OR&R Participates in Chevron’s Mississippi Canyon 122 Response Training and Exercise
MAY 18, 2018 — During the week of May 14, OR&R participated in Chevron’s 2018 Emergency Response Training and Exercise held in Covington, Louisiana.
Training and exercise objectives included the evaluation of Unmanned Aerial Systems (UAS) for oil spill response and natural resource damage assessment (NRDA) activities and exercising response capabilities for a worst-case discharge in the Gulf of Mexico.
Chevron’s worst-case scenario for offshore drilling operations consists of a release from the Mississippi Canyon 122 (MC 122) facility that would result in a discharge of 465,709 barrels of oil per day. Under this scenario, one would expect impacts to offshore, nearshore, and inshore species and habitats.
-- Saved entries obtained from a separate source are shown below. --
### src/rtl/sun2_dvma_arbiter.sv
// sun2_dvma_arbiter: hands bus ownership from the 68010 CPU to one of NREQ DVMA
//   masters with round-robin priority, using the 68000 BR/BG/BGACK handshake.
// Ports: CLK/RESET (sync, active high); REQ_n/BG_n/AS_n asynchronous active-low
//   inputs; BR_n/BGACK_n/GNT_n registered active-low outputs; OWNER/BUSY show the
//   current grant; TMO pulses when a request gives up waiting for BG.
module sun2_dvma_arbiter #(
  parameter int NREQ        = 4,
  parameter int SYNC_STAGES = 2,
  parameter int TIMEOUT     = 255
) (
  input  logic            CLK,
  input  logic            RESET,
  input  logic [NREQ-1:0] REQ_n,
  input  logic            BG_n,
  input  logic            AS_n,
  output logic            BR_n,
  output logic            BGACK_n,
  output logic [NREQ-1:0] GNT_n,
  output logic [2:0]      OWNER,
  output logic            BUSY,
  output logic            TMO
);

  typedef enum logic [2:0] {IDLE, REQUEST, WAIT_BUS, GRANT, RELEASE} state_t;

  // Synchronizer chains hold raw (active-low) values; stage 0 samples the pin.
  logic [NREQ-1:0]        req_sync [SYNC_STAGES];
  logic [SYNC_STAGES-1:0] bg_sync;
  logic [SYNC_STAGES-1:0] as_sync;

  always_ff @(posedge CLK) begin
    if (RESET) begin
      for (int i = 0; i < SYNC_STAGES; i++) req_sync[i] <= '1;
      bg_sync <= '1;
      as_sync <= '1;
    end else begin
      req_sync[0] <= REQ_n;
      bg_sync[0]  <= BG_n;
      as_sync[0]  <= AS_n;
      for (int i = 1; i < SYNC_STAGES; i++) begin
        req_sync[i] <= req_sync[i-1];
        bg_sync[i]  <= bg_sync[i-1];
        as_sync[i]  <= as_sync[i-1];
      end
    end
  end

  logic [NREQ-1:0] sreq;
  logic            sbg, sas;
  assign sreq = ~req_sync[SYNC_STAGES-1];
  assign sbg  = ~bg_sync[SYNC_STAGES-1];
  assign sas  = ~as_sync[SYNC_STAGES-1];

  state_t          state_q, state_d;
  logic [2:0]      ptr_q, ptr_d, w_q, w_d, owner_q, owner_d;
  logic [7:0]      cnt_q, cnt_d;
  logic            br_q, br_d, bgack_q, bgack_d, busy_q, busy_d, tmo_q, tmo_d;
  logic [NREQ-1:0] gnt_q, gnt_d;

  // Round-robin winner: rotate the request vector so PTR lands at bit 0, take
  // the lowest set bit, then add PTR back modulo NREQ.
  logic [2*NREQ-1:0] req_dbl;
  logic [NREQ-1:0]   req_rot;
  logic [2:0]        off;
  logic [3:0]        sum4;
  logic [2:0]        win;

  always_comb begin
    req_dbl = {sreq, sreq} >> ptr_q;
    req_rot = req_dbl[NREQ-1:0];
    off     = 3'd0;
    for (int i = NREQ-1; i >= 0; i--) begin
      if (req_rot[i]) off = 3'(i);
    end
    sum4 = {1'b0, ptr_q} + {1'b0, off};
    win  = (sum4 >= 4'(NREQ)) ? 3'(sum4 - 4'(NREQ)) : sum4[2:0];
  end

  // Latched winner as a one-hot mask, and the next round-robin start point.
  logic [NREQ-1:0] w_oh;
  logic            req_w;
  logic [2:0]      w_inc;

  always_comb begin
    for (int i = 0; i < NREQ; i++) w_oh[i] = (w_q == 3'(i));
    req_w = |(sreq & w_oh);
    w_inc = (w_q == 3'(NREQ-1)) ? 3'd0 : w_q + 3'd1;
  end

  always_ff @(posedge CLK) begin
    if (RESET) begin
      state_q <= IDLE;
      ptr_q   <= 3'd0;
      w_q     <= 3'd0;
      cnt_q   <= 8'd0;
      br_q    <= 1'b1;
      bgack_q <= 1'b1;
      gnt_q   <= '1;
      owner_q <= 3'd0;
      busy_q  <= 1'b0;
      tmo_q   <= 1'b0;
    end else begin
      state_q <= state_d;
      ptr_q   <= ptr_d;
      w_q     <= w_d;
      cnt_q   <= cnt_d;
      br_q    <= br_d;
      bgack_q <= bgack_d;
      gnt_q   <= gnt_d;
      owner_q <= owner_d;
      busy_q  <= busy_d;
      tmo_q   <= tmo_d;
    end
  end

  always_comb begin
    state_d = state_q;
    ptr_d   = ptr_q;
    w_d     = w_q;
    cnt_d   = cnt_q;
    br_d    = br_q;
    bgack_d = bgack_q;
    gnt_d   = gnt_q;
    owner_d = owner_q;
    busy_d  = busy_q;
    tmo_d   = 1'b0;
    case (state_q)
      IDLE: begin
        if (|sreq) begin
          w_d     = win;
          br_d    = 1'b0;
          cnt_d   = 8'd0;
          state_d = REQUEST;
        end
      end
      REQUEST: begin
        // Withdrawal beats a simultaneous BG so a master that left is never granted.
        if (!req_w) begin
          br_d    = 1'b1;
          state_d = IDLE;
        end else if (sbg) begin
          state_d = WAIT_BUS;
        end else if (cnt_q == 8'(TIMEOUT-1)) begin
          br_d    = 1'b1;
          tmo_d   = 1'b1;
          ptr_d   = w_inc;
          state_d = IDLE;
        end else begin
          cnt_d = cnt_q + 8'd1;
        end
      end
      WAIT_BUS: begin
        // Take the bus only once the CPU's current cycle has finished.
        if (!sas) begin
          bgack_d = 1'b0;
          br_d    = 1'b1;
          gnt_d   = ~w_oh;
          owner_d = w_q;
          busy_d  = 1'b1;
          state_d = GRANT;
        end
      end
      GRANT: begin
        if (!req_w) begin
          gnt_d   = '1;
          bgack_d = 1'b1;
          busy_d  = 1'b0;
          state_d = RELEASE;
        end
      end
      RELEASE: begin
        ptr_d   = w_inc;
        state_d = IDLE;
      end
      default: state_d = IDLE;
    endcase
  end

  assign BR_n    = br_q;
  assign BGACK_n = bgack_q;
  assign GNT_n   = gnt_q;
  assign OWNER   = owner_q;
  assign BUSY    = busy_q;
  assign TMO     = tmo_q;

endmodule

### config.mk
export PLATFORM = sky130hd
export DESIGN_NAME = sun2_dvma_arbiter
export DESIGN_NICKNAME = d
export VERILOG_FILES = /design/src/rtl/sun2_dvma_arbiter.sv
export SDC_FILE = /design/constraint.sdc
export NUM_CORES = 1
export LEC_CHECK = 0
export ABC_AREA = 1
export BUFFER_PORTS_ARGS = -buffer_cell sky130_fd_sc_hd__clkbuf_2
export CORE_ASPECT_RATIO = 0.5
export CORE_MARGIN = 2
export CORE_UTILIZATION = 50
export CTS_CLUSTER_DIAMETER = 30
export DETAILED_ROUTE_END_ITERATION = 7
export GPL_ROUTABILITY_DRIVEN = 0
export PLACE_DENSITY = 0.69
export RECOVER_POWER = 100
export SYNTH_ARGS = -nofsm -noshare
export SYNTH_HDL_FRONTEND = slang
export SYNTH_SLANG_ARGS = --single-unit
export TNS_END_PERCENT = 50
### constraint.sdc
create_clock -name CLK -period 2.9 [get_ports CLK]
set_input_delay 0 -clock CLK [delete_from_list [all_inputs] [get_ports CLK]]
set_output_delay 0 -clock CLK [all_outputs]
set_load 0.05 [all_outputs]
==> metrics.md <==
| Metric | Value |
|---|---|
| Status | `finished clean` |
| Synth Net Count | `311` |
| Final Worst Setup Slack | `around 540 ps` |
| Final setup fails | `0` |
| Max Buffers Root-to-Sink | `2` |
| Sequential area share after synthesis | `0.382` |
| CP Data Arrival Time | `2520 ps` |
| Post-CTS Setup Bufs | `0` |
| Crit path cell chain | `clkinv_1, nor2_1, inv_1, o21ai_0, nand2_1, a21oi_1, ha_1, inv_1, fa_1, inv_1, o21ai_0, a21oi_1` |
| Antenna violations before repair | `0` |
| Final Hold Vio Count | `0` |
| Number of global-route vias before repair | `1688` |
| CTS clk-pin slew, worst paths | `80 ps` |
| WP data required | `3060 ps` |
| Synth Register Bits | `40` |
| Core ar. | `~0.004 mm²` |
| GRT Residual Overflow | `0` |
| Worst setup EP type | `flip-flop` |
| DPL Wire Length | `3030 µm` |
| Commonest non-fill, non-tap cell in the layout | `nand2_1` |
| Pre-CTS WS | `541 ps` |
| Synth Area per Inst | `7.12 µm²` |
| Slew Limit Fails | `0` |
| CTS resizes | `0` |
| Post-Route WL | `roughly 4100 µm` |
| Max-cap violation count | `0` |
| Pin count of the biggest net entering global routing | `30` |
| CTS root buf | `clkbuf_8` |
| Starting Density | `0.528` |
| Synthesized area | `0.00209 mm²` |
| Row cnt | `16` |
| Die area | `between 0.004 and 0.005 mm²` |
| Post-Route Hold Slack | `226 ps` |
| Fin crit share | `0.813` |
| I/O Buffers | `18` |
| CTS buffer count | `5` |
| LEAKAGE | `0.000996 µW` |
| Fmax | `424 MHz` |
| Setup Skew | `8.43 ps` |
| Htree depth | `2` |
| Max incr delay on CP | `480 ps` |
| Min-Delay Path Class | `in2reg` |
| Area grow syn2layout | `10.3%` |
| Global Route Usage Sum | `0.191` |
| Vias per cell | `4.86` |
| Crit Path Category | `reg2reg` |
| Avg WL per Cell | `11.1 µm` |
| Share of layout cells above drive strength 1 | `0.142` |
| Die Span X | `95.5 µm` |
| Most frequent cells in the layout | `nand2_1, dfxtp_1, inv_1, nand3_1, nor2_1` |
| Crit-path slowest cell | `fa_1` |
| Die height | `49.8 µm` |
| Final min period | `2360 ps` |
| Syn Inst Count | `294` |
| CTS tree | `built` |
| Most frequent CP cell | `inv_1` |
| IO Pins | `19` |
| Yosys warns | `0` |
| Initial drt markers | `87` |
| Final Net Count | `335` |
| Worst-path maximum fanout | `8` |
| DRC violations left | `0` |
| Worst skew pair latency | `approximately 290 ps` |
| Setup crit start kind | `flip-flop` |
| Slew @ Worst Pin | `641 ps` |
| DR vias | `1808` |
| Post-CTS Hold Buffers | `6` |
| First-pass GRT wire length | `7020 µm` |
| Worst IR Drop VDD | `about 0.25 mV` |
| Setup TNS | `0 ps` |
| CTS Sinks | `40` |
| Pwr dens | `633 mW/mm²` |
| N_diodes | `0` |
| Normalized max-slew margin | `0.568` |
| DRT antenna net count | `0` |
| TritonRoute pass-1 iters | `4` |
| Synth unique cells | `31` |
| RSZ-0062 raised after global routing | `false` |
-- layout make-up --
cell class                 count  area [µm²]
clock buffer                   5        68.8
multi-input combinational    210        1080
clock inverter                 2        12.5
tap                           54        67.6
inverter                      37         139
fill                         405        1650
sequential                    40         801
timing repair buffer          24         136
-- worst paths after layout --
path / cells past startpoint / slack (ps) / start / endpoint
worst max-delay path: 12 / 540 / ptr_q[1] / w_q[1]
worst min-delay path: 2 / 230 / RESET / ptr_q[2]
worst max register to register: 12 / 540 / ptr_q[1] / w_q[1]
worst min register to register: 1 / 420 / req_sync[0][1] / req_sync[0][5]
-- logic make-up after synthesis --
kind of cell / synth area share
AND/OR/NAND/NOR: 0.369
buffers and inverters: 0.0866
XOR/XNOR: 0.00836
AO/OA/AOI/OAI: 0.0968
flip-flops: 0.382
adder cells (fa/ha/maj): 0.0573
-- where the power goes --
part / total, µW / switching, µW / internal [µW]
combinational: 463 / 329 / 134
clock: 351 / 188 / 163
sequential: 649 / 45.1 / 604
-- stage by stage --
stage | power (µW) | instance area [µm²] | util | std cells
after floorplan | 1050 | 2090 | - | 294
after global placement | 1130 | 2210 | 0.557 | 359
after detailed placement | 1140 | 2210 | 0.557 | 359
after CTS | 1510 | 2350 | 0.593 | 372
after global routing | 1570 | 2310 | 0.583 | 372
final | 1460 | 2310 | 0.583 | 372
-- sequential cells by signal, indices dropped and copies added (netlist names), 3 cells and up --
signal / count
cnt_q: 8
OWNER: 3
GNT_n: 4
w_q: 3
req_sync: 8
ptr_q: 3
state_q: 3
-- Yosys cell counts (all sizes together) --
library cell  count  area (µm²)
clkbuf            4        15.0
or2              16         100
fa                1        20.0
nand3            31         155
o21bai            1        7.51
nor3              1        5.00
ha                8         100
nor3b             1        12.5
nand4             1        6.26
o22ai             4        25.0
nor4              1        6.26
xnor2             1        8.76
a21oi            17        88.8
inv              36         135
buf               3        27.5
o21ai            14        73.8
nand2            76         320
dfxtp            40         801
clkinv            1        3.75
nor2             35         166
xor2              1        8.76
o21a              1        7.51
-- worst max-delay path, delay by kind of cell, from the launching register on --
family / cells / cell delay, ps
buffers and inverters: 4 / 350
DFF: 1 / 350
adders and majority gates: 2 / 660
and+or+nand+nor: 2 / 250
AOI/OAI and AO/OA: 4 / 610
-- routing by layer --
| layer | share of wire | GRT usage | up-vias |
|---|---|---|---|
| met5 | 0 | 0 | - |
| met4 | 0.0085 | 0.0524 | 0 |
| met3 | 0.029 | 0.0550 | 5 |
| met2 | 0.45 | 0.316 | 18 |
| met1 | 0.51 | 0.243 | 814 |
| li1 | - | - | 971 |
No activity file was read; power rests on OpenSTA's default activity.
Various platforms and sensors were tested as part of the UAS evaluation. The primary objective of incorporating UAS work into the training and drill exercise was to provide field collected imagery acquired in near real-time back to the incident command post to inform response operations. American Aerospace Technologies Inc. (AATI) and Chevron were able to successfully collect imagery and relay it into NOAA’s Environmental Response Management Application (ERMA) and Chevron’s Common Operating Picture (COP). The OR&R team also worked with Chevron to test the utility of using an aerostat balloon to inform NRDA recreational use surveys at Fontainebleau State Park. Economists can use the data collected from the aerostat to evaluate this tool as a viable and more economical platform for conducting NRDA recreational use surveys.
OR&R’s Emergency Response Division provided scientific and data management support to the U.S. Coast Guard. OR&R’s Assessment and Restoration Division led the coordination with Chevron and the Louisiana Natural Resource Trustees to identify and prioritize resources at risk, identify local expertise and subject matter experts, develop conceptual site models, and prioritize data collection efforts (ephemeral data). ERMA was used as the NRDA Common Operating Picture to depict incident data along with Chevron's Common Operating Picture.